Fonte: Contro Fotovoltaico ed Eolico nelle Aree Naturali

Si potrebbe evitare la distruzione di aree naturali ancora integre adottando logiche e intelligenti pratiche tendenti al risparmio energetico e ad una maggiore efficienza; invece accade che si preferisce realizzare giganteschi impianti rinnovabili (solari ed eolici) industriali proprio in aree naturali ancora integre.
Lo segnala  un articolo appena comparso su un blog americano (mojavedesertblog.com). Quello che accade negli USA accade anche da noi, magari su scala diversa. Ci permettiamo di fornire una traduzione dell’articolo.

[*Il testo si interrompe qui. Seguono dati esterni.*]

===== config.mk =====
export PLATFORM = sky130hd
export DESIGN_NAME = mem_bus_arbiter
export DESIGN_NICKNAME = d
export VERILOG_FILES = /design/src/rtl/mem_bus_arbiter.sv
export SDC_FILE = /design/constraint.sdc
export NUM_CORES = 1
export LEC_CHECK = 0
export CAP_MARGIN = 20
export CORE_AREA = 2 2 173 175
export CTS_BUF_LIST = sky130_fd_sc_hd__clkbuf_16
export DETAILED_ROUTE_END_ITERATION = 8
export DIE_AREA = 0 0 175 177
export HOLD_SLACK_MARGIN = 0.12
export REMOVE_ABC_BUFFERS = 1
export SLEW_MARGIN = 10
export SYNTH_ARGS = -nofsm -noshare
export SYNTH_HDL_FRONTEND = slang
export SYNTH_SLANG_ARGS = --single-unit

===== constraint.sdc =====
create_clock -name clk -period 2.9 [get_ports clk]
set_input_delay 0.58 -clock clk [delete_from_list [all_inputs] [get_ports clk]]
set_output_delay 0.58 -clock clk [all_outputs]
set_load 0.01 [all_outputs]

===== src/rtl/mem_bus_arbiter.sv =====
// Four-master round-robin arbiter in front of a single-outstanding memory controller.
// One transaction at a time: IDLE picks a master, ISSUE pulses the request, WAIT collects completion or times out.
module mem_bus_arbiter #(
   parameter int TIMEOUT = 1023
) (
   input  logic         clk,
   input  logic         rst_n,
   input  logic [3:0]   m_req,
   input  logic [3:0]   m_we,
   input  logic [3:0]   m_w,
   input  logic [3:0]   m_hw,
   input  logic [127:0] m_adr,
   input  logic [127:0] m_wdata,
   output logic [3:0]   m_done,
   output logic         m_err,
   output logic [31:0]  m_rdata,
   output logic [3:0]   grant,
   output logic         read_req,
   output logic         write_req,
   output logic         read_w,
   output logic         read_hw,
   output logic         write_w,
   output logic         write_hw,
   output logic [31:0]  read_adr,
   output logic [31:0]  write_adr,
   output logic [31:0]  write_data,
   input  logic         read_valid,
   input  logic [31:0]  read_data,
   input  logic         write_finish
);

   typedef enum logic [1:0] {
      IDLE  = 2'd0,
      ISSUE = 2'd1,
      WAIT  = 2'd2
   } state_t;

   localparam logic [15:0] TIMEOUT_CNT = 16'(TIMEOUT);
   localparam logic        TIMEOUT_EN  = (TIMEOUT != 0);
   localparam logic [31:0] ERR_DATA    = 32'hdeadbeef;

   state_t      state, state_nx;
   logic [1:0]  rr_ptr, rr_ptr_nx;
   logic [15:0] wait_cnt, wait_cnt_nx;
   logic [3:0]  grant_nx;
   logic [3:0]  done_nx;
   logic        err_nx;
   logic [31:0] rdata_nx;

   // Attributes of the transaction in flight, captured at grant time.
   logic        we_q, we_nx;
   logic        w_q, w_nx;
   logic        hw_q, hw_nx;
   logic [31:0] adr_q, adr_nx;
   logic [31:0] wdata_q, wdata_nx;

   logic        pick_valid;
   logic [1:0]  pick_idx;
   logic        completed;
   logic        timed_out;

   // Round-robin search: lowest offset from rr_ptr wins, so scan offsets high to low.
   always_comb begin
      pick_valid = 1'b0;
      pick_idx   = 2'd0;
      for (int k = 3; k >= 0; k--) begin
         if (m_req[rr_ptr + 2'(k)]) begin
            pick_valid = 1'b1;
            pick_idx   = rr_ptr + 2'(k);
         end
      end
   end

   assign completed = we_q ? write_finish : read_valid;
   assign timed_out = TIMEOUT_EN && ((wait_cnt + 16'd1) == TIMEOUT_CNT);

   // NOTE: every variable of this block gets its hold/default value first, so no path leaves one unassigned and no latch is inferred.
   always_comb begin
      state_nx    = state;
      rr_ptr_nx   = rr_ptr;
      wait_cnt_nx = wait_cnt;
      grant_nx    = grant;
      done_nx     = 4'b0000;
      err_nx      = 1'b0;
      rdata_nx    = m_rdata;
      we_nx       = we_q;
      w_nx        = w_q;
      hw_nx       = hw_q;
      adr_nx      = adr_q;
      wdata_nx    = wdata_q;

      unique case (state)
         IDLE: begin
            // The cycle carrying m_done is spent in IDLE without arbitrating,
            // because the finishing master may still hold its request.
            if (pick_valid && (m_done == 4'b0000)) begin
               grant_nx  = 4'b0001 << pick_idx;
               rr_ptr_nx = pick_idx + 2'd1;
               we_nx     = m_we[pick_idx];
               w_nx      = m_w[pick_idx];
               hw_nx     = m_hw[pick_idx];
               adr_nx    = m_adr[{pick_idx, 5'b00000} +: 32];
               wdata_nx  = m_wdata[{pick_idx, 5'b00000} +: 32];
               state_nx  = ISSUE;
            end
         end

         ISSUE: begin
            wait_cnt_nx = 16'd0;
            state_nx    = WAIT;
         end

         WAIT: begin
            if (completed) begin
               done_nx  = grant;
               grant_nx = 4'b0000;
               state_nx = IDLE;
               if (!we_q) begin
                  rdata_nx = read_data;
               end
            end else if (timed_out) begin
               done_nx  = grant;
               err_nx   = 1'b1;
               rdata_nx = ERR_DATA;
               grant_nx = 4'b0000;
               state_nx = IDLE;
            end else begin
               wait_cnt_nx = wait_cnt + 16'd1;
            end
         end

         default: begin
            grant_nx = 4'b0000;
            state_nx = IDLE;
         end
      endcase
   end

   // NOTE: sequential state uses non-blocking assignments so every register samples pre-edge values, independent of statement order.
   always_ff @(posedge clk or negedge rst_n) begin
      if (!rst_n) begin
         state    <= IDLE;
         rr_ptr   <= 2'd0;
         wait_cnt <= 16'd0;
         grant    <= 4'b0000;
         m_done   <= 4'b0000;
         m_err    <= 1'b0;
         m_rdata  <= 32'd0;
         we_q     <= 1'b0;
         w_q      <= 1'b0;
         hw_q     <= 1'b0;
         adr_q    <= 32'd0;
         wdata_q  <= 32'd0;
      end else begin
         state    <= state_nx;
         rr_ptr   <= rr_ptr_nx;
         wait_cnt <= wait_cnt_nx;
         grant    <= grant_nx;
         m_done   <= done_nx;
         m_err    <= err_nx;
         m_rdata  <= rdata_nx;
         we_q     <= we_nx;
         w_q      <= w_nx;
         hw_q     <= hw_nx;
         adr_q    <= adr_nx;
         wdata_q  <= wdata_nx;
      end
   end

   // Request strobes are decoded from the ISSUE state so they last exactly one cycle.
   assign read_req   = (state == ISSUE) && !we_q;
   assign write_req  = (state == ISSUE) && we_q;
   assign read_w     = w_q;
   assign read_hw    = hw_q;
   assign write_w    = w_q;
   assign write_hw   = hw_q;
   assign read_adr   = adr_q;
   assign write_adr  = adr_q;
   assign write_data = wdata_q;

endmodule


# Word-level counts from Yosys, hierarchy flattened
# Index checks and enable logic that the tools add are counted.
[totals]
ff_bits = 128
in_bits = 308
wordCells = 90
[op_classes]
n_addsub = 5
order_cmp = 5
eq_ne = 8
shifts = 3
muxes = 43
bitwise_logic = 1
n_reduce_logical = 13
[op_table]
columns = ["cell", "count"]
rows = [
  ["variable part select 128 x 8 -> 32 bit", 2],
  ["2-to-1 mux 32 bit", 3],
  ["2-to-1 mux 16 bit", 2],
  ["case mux 16 bit (2 select lines)", 1],
  ["2-to-1 mux 4 bit", 6],
  ["adder 16 x 1 -> 16 bit (second input constant)", 1],
  ["== test 16 x 10 -> 1 bit (second input constant)", 1],
  ["< comparator 2 x 3 -> 1 bit (second input constant)", 5],
  ["2-to-1 mux 1 bit", 15],
  ["binary-select mux 1 bit (select 2 bit)", 7],
  ["2-to-1 mux 2 bit", 7],
  ["case mux 4 bit (3 select lines)", 1],
  ["AND reduction 3 bit", 3],
  ["!= test 2 bit (second input constant)", 4],
  ["case mux 2 bit (3 select lines)", 1],
  ["adder 2 x 1 -> 2 bit (second input constant)", 2],
  ["adder 2 bit (second input constant)", 2],
  ["zero test 4 bit", 1],
  ["AND reduction 2 bit", 2],
  ["nonzero test 2 bit", 2],
  ["<< shifter 1 x 2 -> 4 bit (first input constant)", 1],
  ["logical AND 1 bit", 3],
  ["!= test 3 bit (second input constant)", 1],
  ["== test 2 x 1 -> 1 bit (second input constant)", 1],
  ["4 further kinds", 4],
]

# Depth between registers and ports, before layout
# Gate-level depths: netlist (run 1).
[depth]
word_depth = 10
ltp_mapped = 12

# Worst setup path after synthesis (run 1)
# OpenSTA, ideal clock, no wires.
[synth_timing]
path_type = "input to register"
start = "input port m_req[0]"
end = "register grant[3]"
setup_ps = 130
arrival_ps = 2368
setup_slack_ps = 402
cell_stages = 11
n_path_buf = 3
cell_sequence = "nor2b_1 nor2_1 o22ai_1 buf_2 buf_2 buf_1 inv_1 ha_1 nor2b_1 mux2i_1 o2bb2ai_1"
[synth_between]
elab_chain_cells = 9
[synth_lines]
columns = ["element", "line_no", "text"]
rows = [
  ["start, declared", "8", "input logic [3:0] m_req,"],
  ["binary-select mux 1 bit (select 2 bit)", "67", "if (m_req[rr_ptr + 2'(k)]) begin"],
  ["2-to-1 mux 1 bit (implied by the code)", "67", ""],
  ["2-to-1 mux 2 bit / 2-to-1 mux 1 bit (equally long branches) (4 in series)", "67", ""],
  ["<< shifter 1 x 2 -> 4 bit / logical AND 1 bit (equally long branches)", "97, 96", ""],
  ["2-to-1 mux 4 bit / != test 2 bit (equally long branches)", "-", ""],
  ["case mux 4 bit (3 select lines) / AND reduction 3 bit (equally long branches)", "-", ""],
  ["end signal, assigned", "158", "grant <= grant_nx;"],
  ["end, declared", "17", "output logic [3:0] grant,"],
]
# Several ways; a longest one is shown, not always the timed one. The select of a mux whose other input is x is not followed.
# A chain may end at the register's enable or synchronous reset.

# Final worst setup path (run 1)
[layout_timing]
start = "register wait_cnt[1]"
end = "register wait_cnt[2]"
[layout_between]
elab_chain_cells = 4
[layout_lines]
columns = ["element", "line_no", "text"]
rows = [
  ["start, declared", "44", "logic [15:0] wait_cnt, wait_cnt_nx;"],
  ["start signal, assigned", "157", "wait_cnt <= wait_cnt_nx;"],
  ["adder 16 x 1 -> 16 bit (*)", "75, 128", ""],
  ["== test 16 x 10 -> 1 bit / 2-to-1 mux 16 bit (equally long branches)", "75, 121", ""],
  ["!= test 2 bit (no line) / 2-to-1 mux 16 bit (equally long branches)", "-", ""],
  ["AND reduction 3 bit (no line) / case mux 16 bit (2 select lines) (equally long branches)", "-", ""],
]
# Every way passes the cells marked *; elsewhere a longest branch is shown, timed or not. The select of a mux whose other input is x is not followed.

E’ incredibile come venga trascurata la forza che ciascun individuo può esercitare semplicemente spegnendo le luci che non vengono utilizzate, comprando apparecchi più efficienti o scollegando il caricatore del telefono cellulare. Uno studio del luglio 2009 realizzato dall’Istituto McKinsey ha individuato un enorme potenziale di efficienza energetica negli USA e il National Renewable Energy ha realizzato delle mappe che ci aiutano a capire quanto denaro ed elettricità potremmo risparmiare se vivessimo in modo più sostenibile e costruissimo abitazioni e apparecchi più efficienti.
Le 30 città USA con il maggiore potenziale di risparmio energetico potrebbero contribuire a tagliare i consumi nazionali annui di 261.107 gigawattora (GWh). Il che consentirebbe di chiudere decine di centrali a combustibile fossile e anche di non realizzare 241 gigantesche centrali solari simili alla centrale solare di Ivanpah in California, una centrale che ha già devastato 1450 ettari di habitat incontaminato nel deserto del Mojave.